Exercise goal> What you write should be the line containing "localparam int WINDOW_DEPTH = 16;" followed by every line after it to the end of the listing, exactly as given, and nothing more.
====================
File: src/rtl/drat_pkg.sv
// Shared constants, types and widths for the dual rolling average block.
package drat_pkg;

    localparam int WINDOW_DEPTH = 16;
    localparam int SAMPLE_W     = 12;
    localparam int SLOT_W       = (WINDOW_DEPTH > 1) ? $clog2(WINDOW_DEPTH) : 1;
    localparam int COUNT_W      = $clog2(WINDOW_DEPTH + 1);
    localparam int TOTAL_W      = $clog2(WINDOW_DEPTH * ((1 << SAMPLE_W) - 1) + 1);
    localparam int STEP_W       = $clog2(TOTAL_W + 1);
    localparam int INDEX_W      = 1;

    localparam logic [SAMPLE_W-1:0] THRESHOLD_RESET = SAMPLE_W'(1300);

    typedef enum logic [INDEX_W-1:0] {
        REG_BRAKE_THRESHOLD = 1'b0,
        REG_TANK_THRESHOLD  = 1'b1
    } reg_index_t;

    typedef struct packed {
        logic [SAMPLE_W-1:0] brake_sample;
        logic [SAMPLE_W-1:0] tank_sample;
    } sample_pair_t;

    // Head of the queue as seen by the back end
    typedef struct packed {
        logic         valid;
        sample_pair_t item;
    } queue_head_t;

    typedef struct packed {
        logic [SAMPLE_W-1:0] brake;
        logic [SAMPLE_W-1:0] tank;
    } thresholds_t;

endpackage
====================
Finished exercise>
    localparam int WINDOW_DEPTH = 16;
    localparam int SAMPLE_W     = 12;
    localparam int SLOT_W       = (WINDOW_DEPTH > 1) ? $clog2(WINDOW_DEPTH) : 1;
    localparam int COUNT_W      = $clog2(WINDOW_DEPTH + 1);
    localparam int TOTAL_W      = $clog2(WINDOW_DEPTH * ((1 << SAMPLE_W) - 1) + 1);
    localparam int STEP_W       = $clog2(TOTAL_W + 1);
    localparam int INDEX_W      = 1;

    localparam logic [SAMPLE_W-1:0] THRESHOLD_RESET = SAMPLE_W'(1300);

    typedef enum logic [INDEX_W-1:0] {
        REG_BRAKE_THRESHOLD = 1'b0,
        REG_TANK_THRESHOLD  = 1'b1
    } reg_index_t;

    typedef struct packed {
        logic [SAMPLE_W-1:0] brake_sample;
        logic [SAMPLE_W-1:0] tank_sample;
    } sample_pair_t;

    // Head of the queue as seen by the back end
    typedef struct packed {
        logic         valid;
        sample_pair_t item;
    } queue_head_t;

    typedef struct packed {
        logic [SAMPLE_W-1:0] brake;
        logic [SAMPLE_W-1:0] tank;
    } thresholds_t;

endpackage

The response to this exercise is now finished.